> [Work request]: Return every line below in which "microns" appears.

=-=-=

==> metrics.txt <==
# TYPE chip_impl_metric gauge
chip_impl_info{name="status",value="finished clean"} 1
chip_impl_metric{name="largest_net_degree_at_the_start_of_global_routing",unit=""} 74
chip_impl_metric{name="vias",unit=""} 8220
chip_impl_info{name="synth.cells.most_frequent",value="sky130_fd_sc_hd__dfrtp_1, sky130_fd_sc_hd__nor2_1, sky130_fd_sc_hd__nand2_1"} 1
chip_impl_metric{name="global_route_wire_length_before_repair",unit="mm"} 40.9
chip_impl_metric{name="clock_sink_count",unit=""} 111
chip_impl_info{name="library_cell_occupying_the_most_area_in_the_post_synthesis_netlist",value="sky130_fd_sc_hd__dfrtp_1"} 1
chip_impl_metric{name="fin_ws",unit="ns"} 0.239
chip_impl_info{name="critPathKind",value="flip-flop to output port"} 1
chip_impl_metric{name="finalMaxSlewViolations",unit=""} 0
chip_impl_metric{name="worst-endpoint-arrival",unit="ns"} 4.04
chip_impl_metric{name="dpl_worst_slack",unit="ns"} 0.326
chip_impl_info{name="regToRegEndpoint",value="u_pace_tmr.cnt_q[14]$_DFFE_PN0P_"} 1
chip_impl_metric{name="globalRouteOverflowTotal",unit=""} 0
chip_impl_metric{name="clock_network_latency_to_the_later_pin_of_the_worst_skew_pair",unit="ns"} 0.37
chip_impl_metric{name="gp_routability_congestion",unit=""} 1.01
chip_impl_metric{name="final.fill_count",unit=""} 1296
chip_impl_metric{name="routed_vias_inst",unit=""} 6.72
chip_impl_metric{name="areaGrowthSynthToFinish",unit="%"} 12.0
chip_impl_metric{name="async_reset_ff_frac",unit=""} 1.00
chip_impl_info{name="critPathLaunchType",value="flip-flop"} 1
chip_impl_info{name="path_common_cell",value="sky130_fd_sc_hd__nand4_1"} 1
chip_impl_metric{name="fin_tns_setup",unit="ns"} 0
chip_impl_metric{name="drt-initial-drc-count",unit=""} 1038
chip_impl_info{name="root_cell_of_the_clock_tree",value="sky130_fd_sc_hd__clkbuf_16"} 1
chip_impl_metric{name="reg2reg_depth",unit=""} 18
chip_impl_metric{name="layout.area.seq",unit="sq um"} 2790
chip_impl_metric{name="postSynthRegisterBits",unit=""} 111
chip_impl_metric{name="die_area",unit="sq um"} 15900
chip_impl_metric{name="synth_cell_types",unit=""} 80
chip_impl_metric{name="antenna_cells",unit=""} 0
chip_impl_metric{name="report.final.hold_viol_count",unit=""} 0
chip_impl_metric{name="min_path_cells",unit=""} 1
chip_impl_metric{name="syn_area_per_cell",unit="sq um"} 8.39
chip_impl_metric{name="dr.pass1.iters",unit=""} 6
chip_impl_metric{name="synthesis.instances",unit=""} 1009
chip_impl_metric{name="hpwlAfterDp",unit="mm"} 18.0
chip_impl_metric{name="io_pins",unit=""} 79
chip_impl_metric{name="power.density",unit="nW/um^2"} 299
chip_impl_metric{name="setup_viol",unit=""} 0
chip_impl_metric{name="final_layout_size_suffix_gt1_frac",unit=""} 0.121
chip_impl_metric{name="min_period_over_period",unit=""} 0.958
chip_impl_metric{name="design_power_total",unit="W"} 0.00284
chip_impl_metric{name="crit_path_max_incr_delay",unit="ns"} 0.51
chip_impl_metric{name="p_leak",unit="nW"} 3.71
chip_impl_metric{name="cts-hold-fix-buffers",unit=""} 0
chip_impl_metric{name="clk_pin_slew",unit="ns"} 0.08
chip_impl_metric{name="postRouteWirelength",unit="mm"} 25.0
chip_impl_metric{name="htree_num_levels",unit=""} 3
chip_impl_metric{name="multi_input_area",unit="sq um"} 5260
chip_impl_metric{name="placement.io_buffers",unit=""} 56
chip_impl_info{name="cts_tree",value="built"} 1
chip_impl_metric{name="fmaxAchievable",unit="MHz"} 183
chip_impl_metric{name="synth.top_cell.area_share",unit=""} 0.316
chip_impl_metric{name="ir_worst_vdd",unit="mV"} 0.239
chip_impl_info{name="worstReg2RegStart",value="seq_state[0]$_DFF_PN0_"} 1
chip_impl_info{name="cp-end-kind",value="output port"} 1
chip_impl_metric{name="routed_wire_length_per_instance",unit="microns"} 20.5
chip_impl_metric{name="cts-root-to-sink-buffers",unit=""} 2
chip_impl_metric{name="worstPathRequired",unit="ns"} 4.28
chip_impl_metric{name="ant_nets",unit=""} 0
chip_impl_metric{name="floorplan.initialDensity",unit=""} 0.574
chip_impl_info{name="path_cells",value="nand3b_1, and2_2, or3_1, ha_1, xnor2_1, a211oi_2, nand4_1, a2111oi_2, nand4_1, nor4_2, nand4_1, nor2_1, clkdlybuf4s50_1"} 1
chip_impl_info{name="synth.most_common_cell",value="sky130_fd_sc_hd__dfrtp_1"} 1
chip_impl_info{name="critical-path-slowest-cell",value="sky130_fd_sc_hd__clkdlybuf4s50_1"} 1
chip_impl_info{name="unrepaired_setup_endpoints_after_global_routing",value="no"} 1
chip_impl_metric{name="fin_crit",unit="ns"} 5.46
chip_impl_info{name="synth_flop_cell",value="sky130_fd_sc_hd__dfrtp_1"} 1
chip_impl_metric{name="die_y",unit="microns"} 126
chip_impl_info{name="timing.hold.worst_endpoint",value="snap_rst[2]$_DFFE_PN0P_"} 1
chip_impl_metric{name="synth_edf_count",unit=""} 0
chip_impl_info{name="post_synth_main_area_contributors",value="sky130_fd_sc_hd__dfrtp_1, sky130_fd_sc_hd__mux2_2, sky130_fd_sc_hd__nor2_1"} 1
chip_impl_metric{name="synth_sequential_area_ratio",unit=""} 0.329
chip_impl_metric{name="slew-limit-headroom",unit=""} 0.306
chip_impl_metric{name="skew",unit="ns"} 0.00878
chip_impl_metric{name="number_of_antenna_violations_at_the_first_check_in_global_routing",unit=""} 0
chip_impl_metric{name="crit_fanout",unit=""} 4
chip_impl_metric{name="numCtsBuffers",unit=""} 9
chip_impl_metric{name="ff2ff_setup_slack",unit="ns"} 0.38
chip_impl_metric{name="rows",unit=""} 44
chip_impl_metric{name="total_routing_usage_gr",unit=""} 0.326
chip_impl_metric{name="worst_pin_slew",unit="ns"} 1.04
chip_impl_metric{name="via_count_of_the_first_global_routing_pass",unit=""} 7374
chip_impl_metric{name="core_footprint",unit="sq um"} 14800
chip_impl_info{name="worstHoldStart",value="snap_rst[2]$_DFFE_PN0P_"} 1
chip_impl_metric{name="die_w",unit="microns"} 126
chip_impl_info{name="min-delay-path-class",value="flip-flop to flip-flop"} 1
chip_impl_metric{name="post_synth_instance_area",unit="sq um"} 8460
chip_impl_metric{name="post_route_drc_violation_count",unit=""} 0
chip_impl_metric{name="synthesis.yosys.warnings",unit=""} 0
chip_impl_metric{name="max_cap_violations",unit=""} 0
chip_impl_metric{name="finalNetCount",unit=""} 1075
File: config.mk
export PLATFORM = sky130hd
export DESIGN_NAME = nbt_seq
export DESIGN_NICKNAME = d
export VERILOG_FILES = /design/src/rtl/nbt_pkg.sv /design/src/rtl/nbt_fsm.sv /design/src/rtl/nbt_step_drive.sv /design/src/rtl/nbt_rd_assemble.sv /design/src/rtl/nbt_seq.sv
export SDC_FILE = /design/constraint.sdc
export NUM_CORES = 1
export LEC_CHECK = 0
export BUFFER_PORTS_ARGS = -buffer_cell sky130_fd_sc_hd__buf_2
export CORE_UTILIZATION = 47
export DETAILED_ROUTE_END_ITERATION = 12
export PLACE_DENSITY = 0.77
export SYNTH_ARGS = -nofsm -noshare
export SYNTH_HDL_FRONTEND = slang
export SYNTH_SLANG_ARGS = --single-unit
File: constraint.sdc
create_clock -name clk -period 2.3 [get_ports clk]
set_input_delay 0.115 -clock clk [delete_from_list [all_inputs] [get_ports clk]]
set_output_delay 0.115 -clock clk [all_outputs]
set_load 0.005 [all_outputs]
File: src/rtl/nbt_pkg.sv
package nbt_pkg;

    localparam int BUS_W  = 16;
    localparam int WDAT_W = 24;
    localparam int RDAT_W = 2 * BUS_W;
    localparam int LEN_W  = 2;

    typedef enum logic [1:0] {
        ST_IDLE = 2'd0,
        ST_CYC1 = 2'd1,
        ST_CYC2 = 2'd2,
        ST_DONE = 2'd3
    } state_e;

    // Which slice of the right-aligned write data a bus cycle carries.
    typedef enum logic [2:0] {
        DS_LO16  = 3'd0,
        DS_MID16 = 3'd1,
        DS_B0    = 3'd2,
        DS_B1    = 3'd3,
        DS_B2    = 3'd4
    } dsel_e;

    typedef struct packed {
        logic       byte_c;   // byte cycle (writes only)
        logic [1:0] aoff;     // offset added to the base address
        dsel_e      dsel;     // data slice
    } step_t;

    typedef struct packed {
        logic  two;           // a second bus cycle is needed
        logic  align;         // base address has bit 0 cleared (reads)
        step_t s1;
        step_t s2;
    } plan_t;

    function automatic step_t mk_step(input logic b, input logic [1:0] off, input dsel_e ds);
        step_t s;
        s.byte_c = b;
        s.aoff   = off;
        s.dsel   = ds;
        return s;
    endfunction

    // Build the minimal cycle plan for one fragment request.
    function automatic plan_t make_plan(input logic wr, input logic odd, input logic [LEN_W-1:0] len);
        plan_t p;
        p.two   = 1'b0;
        p.align = 1'b0;
        p.s1    = mk_step(1'b0, 2'd0, DS_LO16);
        p.s2    = mk_step(1'b0, 2'd2, DS_LO16);
        if (!wr) begin
            p.align = 1'b1;
            p.two   = ({1'b0, len} + {2'b00, odd}) > 3'd2;
        end else begin
            case (len)
                2'd1: p.s1 = mk_step(1'b1, 2'd0, DS_B0);
                2'd2: begin
                    if (odd) begin
                        p.two = 1'b1;
                        p.s1  = mk_step(1'b1, 2'd0, DS_B0);
                        p.s2  = mk_step(1'b1, 2'd1, DS_B1);
                    end
                end
                2'd3: begin
                    p.two = 1'b1;
                    if (odd) begin
                        p.s1 = mk_step(1'b1, 2'd0, DS_B0);
                        p.s2 = mk_step(1'b0, 2'd1, DS_MID16);
                    end else begin
                        p.s2 = mk_step(1'b1, 2'd2, DS_B2);
                    end
                end
                default: p.two = 1'b0;
            endcase
        end
        return p;
    endfunction

    function automatic logic [BUS_W-1:0] pick_data(input dsel_e ds, input logic [WDAT_W-1:0] w);
        case (ds)
            DS_LO16:  return w[15:0];
            DS_MID16: return w[23:8];
            DS_B0:    return {8'h00, w[7:0]};
            DS_B1:    return {8'h00, w[15:8]};
            DS_B2:    return {8'h00, w[23:16]};
            default:  return '0;
        endcase
    endfunction

    // A byte travels in the lane its address selects; the other lane is zero.
    function automatic logic [BUS_W-1:0] lane_place(input logic b, input logic a0, input logic [BUS_W-1:0] d);
        if (!b)  return d;
        if (a0)  return {d[7:0], 8'h00};
        return {8'h00, d[7:0]};
    endfunction

endpackage

File: src/rtl/nbt_fsm.sv
module nbt_fsm
    import nbt_pkg::*;
#(
    parameter int TMO_CYCLES = 32
) (
    input  logic   clk,
    input  logic   rst,
    input  logic   req_valid,
    input  logic   len_ok,
    input  logic   two,
    input  logic   bus_done,
    input  logic   bus_err,
    output state_e state,
    output logic   accept,
    output logic   bus_valid,
    output logic   rsp_valid,
    output logic   rsp_err,
    output logic   cap1,
    output logic   cap2
);
    localparam int CW = $clog2(TMO_CYCLES + 1);
    localparam logic [CW-1:0] TMO_LAST = CW'(TMO_CYCLES - 1);

    state_e        nxt;
    logic          set_err;
    logic          err_q;
    logic [CW-1:0] wait_cnt;
    logic          tmo_hit;

    assign bus_valid = (state == ST_CYC1) || (state == ST_CYC2);
    assign tmo_hit   = bus_valid && (wait_cnt == TMO_LAST);
    assign cap1      = (state == ST_CYC1) && bus_done && !bus_err;
    assign cap2      = (state == ST_CYC2) && bus_done && !bus_err;
    assign rsp_valid = (state == ST_DONE);
    assign rsp_err   = (state == ST_DONE) && err_q;

    always_comb begin
        nxt     = state;
        accept  = 1'b0;
        set_err = 1'b0;
        case (state)
            ST_IDLE: begin
                if (req_valid) begin
                    if (len_ok) begin
                        nxt    = ST_CYC1;
                        accept = 1'b1;
                    end else begin
                        nxt     = ST_DONE;
                        set_err = 1'b1;
                    end
                end
            end
            ST_CYC1: begin
                if (bus_done) begin
                    if (bus_err) begin
                        nxt     = ST_DONE;
                        set_err = 1'b1;
                    end else begin
                        nxt = two ? ST_CYC2 : ST_DONE;
                    end
                end else if (tmo_hit) begin
                    nxt     = ST_DONE;
                    set_err = 1'b1;
                end
            end
            ST_CYC2: begin
                if (bus_done) begin
                    nxt     = ST_DONE;
                    set_err = bus_err;
                end else if (tmo_hit) begin
                    nxt     = ST_DONE;
                    set_err = 1'b1;
                end
            end
            default: nxt = ST_IDLE;
        endcase
    end

    always_ff @(posedge clk) begin
        if (rst) begin
            state    <= ST_IDLE;
            err_q    <= 1'b0;
            wait_cnt <= '0;
        end else begin
            state <= nxt;
            if (state == ST_IDLE) begin
                err_q <= set_err;
            end else if (set_err) begin
                err_q <= 1'b1;
            end
            if (nxt != state) begin
                wait_cnt <= '0;
            end else if (bus_valid) begin
                wait_cnt <= wait_cnt + 1'b1;
            end
        end
    end

    // an error strobe ends the request in the next clock
    assert_err_abort_R9: assert property (@(posedge clk) disable iff (rst)
        (bus_valid && bus_done && bus_err) |=> (rsp_valid && rsp_err && !bus_valid));

    // the response lasts a single clock
    assert_rsp_pulse_R11: assert property (@(posedge clk) disable iff (rst)
        rsp_valid |=> !rsp_valid);

endmodule

File: src/rtl/nbt_step_drive.sv
module nbt_step_drive
    import nbt_pkg::*;
#(
    parameter int AW = 24
) (
    input  logic              clk,
    input  logic              rst,
    input  state_e            state,
    input  plan_t             plan,
    input  logic              q_wr,
    input  logic [AW-1:0]     q_addr,
    input  logic [WDAT_W-1:0] q_wdata,
    input  logic              bus_valid,
    output logic              bus_write,
    output logic              bus_byte,
    output logic [AW-1:0]     bus_addr,
    output logic [BUS_W-1:0]  bus_wdata
);
    step_t         cur;
    logic [AW-1:0] base;

    always_comb begin
        cur       = (state == ST_CYC2) ? plan.s2 : plan.s1;
        base      = plan.align ? {q_addr[AW-1:1], 1'b0} : q_addr;
        bus_addr  = base + AW'(cur.aoff);
        bus_write = q_wr;
        bus_byte  = q_wr && cur.byte_c;
        bus_wdata = q_wr ? lane_place(cur.byte_c, bus_addr[0], pick_data(cur.dsel, q_wdata)) : '0;
    end

    // a full-word cycle never targets an odd address
    assert_word_even_R7: assert property (@(posedge clk) disable iff (rst)
        (bus_valid && !bus_byte) |-> !bus_addr[0]);

    // read cycles are always word cycles
    assert_read_word_R7: assert property (@(posedge clk) disable iff (rst)
        (bus_valid && !bus_write) |-> !bus_byte);

endmodule

File: src/rtl/nbt_rd_assemble.sv
module nbt_rd_assemble
    import nbt_pkg::*;
(
    input  logic              clk,
    input  logic              rst,
    input  logic              clr,
    input  logic              cap1,
    input  logic              cap2,
    input  logic              two,
    input  logic              hi_half,
    input  logic [BUS_W-1:0]  word_in,
    output logic [RDAT_W-1:0] result
);
    always_ff @(posedge clk) begin
        if (rst || clr) begin
            result <= '0;
        end else if (cap1) begin
            if (two || !hi_half) begin
                result[BUS_W-1:0] <= word_in;
            end else begin
                result[RDAT_W-1:BUS_W] <= word_in;
            end
        end else if (cap2) begin
            result[RDAT_W-1:BUS_W] <= word_in;
        end
    end
endmodule

File: src/rtl/nbt_seq.sv
module nbt_seq
    import nbt_pkg::*;
#(
    parameter int AW         = 24,
    parameter int TMO_CYCLES = 32
) (
    input  logic              clk,
    input  logic              rst,
    input  logic              req_valid,
    output logic              req_ready,
    input  logic              req_write,
    input  logic [AW-1:0]     req_addr,
    input  logic [LEN_W-1:0]  req_len,
    input  logic [WDAT_W-1:0] req_wdata,
    output logic              rsp_valid,
    output logic              rsp_err,
    output logic [RDAT_W-1:0] rsp_rdata,
    output logic              bus_valid,
    output logic              bus_write,
    output logic              bus_byte,
    output logic [AW-1:0]     bus_addr,
    output logic [BUS_W-1:0]  bus_wdata,
    input  logic [BUS_W-1:0]  bus_rdata,
    input  logic              bus_done,
    input  logic              bus_err
);
    state_e            state;
    logic              accept;
    logic              cap1, cap2;
    plan_t             plan_now, q_plan;
    logic              q_wr;
    logic [AW-1:0]     q_addr;
    logic [WDAT_W-1:0] q_wdata;

    assign plan_now  = make_plan(req_write, req_addr[0], req_len);
    assign req_ready = (state == ST_IDLE);

    always_ff @(posedge clk) begin
        if (rst) begin
            q_plan  <= '0;
            q_wr    <= 1'b0;
            q_addr  <= '0;
            q_wdata <= '0;
        end else if (accept) begin
            q_plan  <= plan_now;
            q_wr    <= req_write;
            q_addr  <= req_addr;
            q_wdata <= req_wdata;
        end
    end

    nbt_fsm #(.TMO_CYCLES(TMO_CYCLES)) u_fsm (
        .clk       (clk),
        .rst       (rst),
        .req_valid (req_valid),
        .len_ok    (req_len != '0),
        .two       (q_plan.two),
        .bus_done  (bus_done),
        .bus_err   (bus_err),
        .state     (state),
        .accept    (accept),
        .bus_valid (bus_valid),
        .rsp_valid (rsp_valid),
        .rsp_err   (rsp_err),
        .cap1      (cap1),
        .cap2      (cap2)
    );

    nbt_step_drive #(.AW(AW)) u_drive (
        .clk       (clk),
        .rst       (rst),
        .state     (state),
        .plan      (q_plan),
        .q_wr      (q_wr),
        .q_addr    (q_addr),
        .q_wdata   (q_wdata),
        .bus_valid (bus_valid),
        .bus_write (bus_write),
        .bus_byte  (bus_byte),
        .bus_addr  (bus_addr),
        .bus_wdata (bus_wdata)
    );

    nbt_rd_assemble u_rd (
        .clk     (clk),
        .rst     (rst),
        .clr     (accept),
        .cap1    (cap1 && !q_wr),
        .cap2    (cap2 && !q_wr),
        .two     (q_plan.two),
        .hi_half (q_addr[1]),
        .word_in (bus_rdata),
        .result  (rsp_rdata)
    );

    // a waiting cycle keeps its address, data and size
    assert_hold_R8: assert property (@(posedge clk) disable iff (rst)
        (bus_valid && !bus_done) |=> (!bus_valid ||
            ($stable(bus_addr) && $stable(bus_wdata) && $stable(bus_byte))));

    // the bus is quiet while responding, and idle follows the response
    assert_rsp_quiet_R11: assert property (@(posedge clk) disable iff (rst)
        rsp_valid |-> !bus_valid);
    assert_ready_after_R11: assert property (@(posedge clk) disable iff (rst)
        rsp_valid |=> req_ready);

    // length 0 is rejected in the next clock without a bus cycle
    assert_len_zero_R12: assert property (@(posedge clk) disable iff (rst)
        (req_ready && req_valid && (req_len == '0)) |=> (rsp_valid && rsp_err && !bus_valid));

endmodule

==> results.toml <==
[run_status]
status = "finished with violations"
violations = "hold timing, setup timing"

[critical_path]
cp.required_ps = 2180
startpoint_type = "flip-flop"
worstPathArrival_ps = 2190
path_max_fanout = 5
crit_type = "flip-flop to output pin"
endpoint_kind = "output pin"

[sta]
relSlewSlack_pct = 57.17
holdWs_ps = -0.8202
finalSetupViolCount = 2
clock_skew_ps = 15.28
max_freq_ghz = 0.4335
period_needed_ps = 2307
drv_slew = 0
rsz0062_at_grt = "yes"
hold_viol = 2
layout_setup_ws_ps = -7.051
worst_pin_slew_ps = 640.1
min_period_over_period_pct = 100.3

[synthesis]
synth_top_family_by_area = "simple AND/OR/NAND/NOR gates"
syn-cell-area_um2 = 4918
synth-compound-area-share_pct = 16.54
yosysUniqueCellTypes = 61
synth_fa_ha_area_share_pct = 3.205
syn_nets = 666
synthXorXnorAreaFrac_pct = 5.164
synth_edf_count = 0
ys.warnings.count = 0
synth_seq_area_share_pct = 39.89
synth.area.mux_share_pct = 7.428
synth_cells = 582
synth_ff_type = "dfxtp_1"
yosys.area_share.simple_pct = 23.12
ys_ff_latch = 98
ys_async_sr_fraction_pct = 0
syn_avg_cell_area_um2 = 8.451

[floorplanning]
initial_core_util_pct = 49.41
core_um2 = 9955
die_area_um2 = 10880
dieHeight_um = 104.3
die_w_um = 104.3
num_io_pins = 150
fp-row-count = 36

[clock_network]
cts_tree = "yes"
cts_root_buf = "clkbuf_8"
clockBufferDepth = 2
cts_max_level = 3
cts_num_sinks = 98
clkTransAtPathRegs_ps = 100
cts_inserted_buffers = 9
insertion_delay_ps = 380

[global_routing]
antenna_found_initial = 0
grt_overflow = 0
track_usage_pct = 26.25
grt_pass1_wl_um = 23430
grt_pass1_vias = 5026
grt_max_degree = 57

[power]
peakVddDrop_v = 0.0005091
p_leak_nw = 2.977
p_per_area_nw_per_um2 = 687.8

[final_layout]
n_antenna_cell = 0
final_common_cell = "buf_2"
nets = 869
stdcell_count = 923
layout_common_cells = "buf_2 (149), nand2_1 (118), dfxtp_1 (95)"
drive_gt1_share_pct = 29.24
area_growth_pct = 39.10

[route]
post_drt_wl_per_cell_um = 15.80
vias = 5005
route.detailed.drc = 0
drt_wl_total_um = 14590
drt_iter0_markers = 279
drt-pass1-iter-count = 5
ant_nets = 0
avgViaCountPerCell = 5.423

[place]
place.gp.congestion = 0.8952
dp_hpwl_um = 9333
buffer_ports.inserted = 149
numPlacedInstances = 844

[flow_run]
max-cap-violations = 0

[worst_hold_path]
hp-class = "input pin to flip-flop"
layer usage:
layer  global-route usage, %  part of all wire [%]
met1                   31.54                    42
met2                   46.26                    48
met4                   9.082                   2.2
met5                       0                     0
met3                   5.263                   7.0
worst max-delay path: stages (launching register included):
cell and delay [ps]:
dfxtp_2 360, inv_4 50, ha_4 160, and2_4 170, ha_4 270, a41oi_4 130
buf_6 180, nor3b_2 170, xor2_1 170, buf_2 150
registers in the layout, indices dropped and copies added, names as in the netlist:
signal          count
u_fsm.err_q         1
q_wr                1
q_wdata            24
q_addr             24
u_fsm.wait_cnt      6
q_plan              8
u_fsm.state         2
u_rd.result        32
cells in the mapped netlist (7+ instances only):
cell type | number | area share (%)
dfxtp_1 | 98 | 40
a22oi_1 | 7 | 1.1
o21ai_0 | 14 | 1.4
nor3_1 | 10 | 1.0
nand4_1 | 10 | 1.3
ha_1 | 11 | 2.8
mux2i_1 | 34 | 6.9
clkbuf_1 | 13 | 0.99
xor2_1 | 14 | 2.5
nand2_1 | 120 | 9.2
nand3_1 | 9 | 0.92
inv_1 | 9 | 0.69
a32oi_1 | 8 | 1.4
o2bb2ai_1 | 7 | 1.2
a21oi_1 | 57 | 5.8
xnor2_1 | 15 | 2.7
nor2b_1 | 12 | 1.5
buf_2 | 18 | 1.8
nor2_1 | 44 | 3.4
path summary, 6_finish.rpt:
path | start | endpoint | slack [ps] | cells after the start
setup / recovery | u_fsm.state[0] | bus_addr[15] | -7 | 9
hold / removal | bus_rdata[6] | u_rd.result[6] | -0.8 | 3
setup reg to reg | u_fsm.state[1] | u_fsm.wait_cnt[1] | 110 | 7
hold reg to reg | q_addr[0] | q_addr[0] | 460 | 2
kinds of logic after synthesis:
kind of cell,Yosys count
buffers and inverters,46
AO/OA/AOI/OAI,121
multiplexers,36
adder cells (fa/ha/maj),12
XOR/XNOR,29
flip-flops,98
AND/OR/NAND/NOR,240
through the flow:
step | util [%] | setup slack (ps) | cell area [µm²] | TNS, ps | power (W)
2_1_floorplan | - | 12.46 | 4918 | 0 | 0.002931
3_3_place_gp | 58.26 | 213.9 | 5799 | 0 | 0.003370
3_5_place_dp | 58.26 | 139.0 | 5799 | 0 | 0.003412
4_1_cts | 67.19 | -65.72 | 6689 | -499.3 | 0.004606
5_1_grt | 68.73 | -71.75 | 6842 | -467.3 | 0.004952
6_report | 68.73 | -7.051 | 6842 | -11.68 | 0.004706
repair_timing:
action                                  CTS  global route
gates resized for setup                  27            22
pin swaps                                 3            17
buffers inserted                          0             3
cloned                                    1             0
hold buffers                             58             1
endpoints found under the hold margin    62             1
endpoints found under the setup margin   37            41
final cells by class:
| class | count | area, µm² |
|---|---|---|
| clock buffer | 9 | 123.9 |
| clock inverter | 7 | 71.32 |
| fill | 751 | 3113 |
| inverter | 9 | 36.28 |
| multi-input combinational | 438 | 2935 |
| sequential | 98 | 1966 |
| tap | 133 | 166.4 |
| timing repair buffer | 229 | 1543 |
report_power, final:
part | switching, W | leakage (nW) | internal, W
sequential | 0.000177 | 0.798 | 0.00187
combinational | 0.000855 | 2.09 | 0.000703
clock | 0.000677 | 0.0926 | 0.000423
No activity file was read; power rests on OpenSTA's default activity.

=-=-=

> [Task answer]:
chip_impl_metric{name="routed_wire_length_per_instance",unit="microns"} 20.5
chip_impl_metric{name="die_y",unit="microns"} 126
chip_impl_metric{name="die_w",unit="microns"} 126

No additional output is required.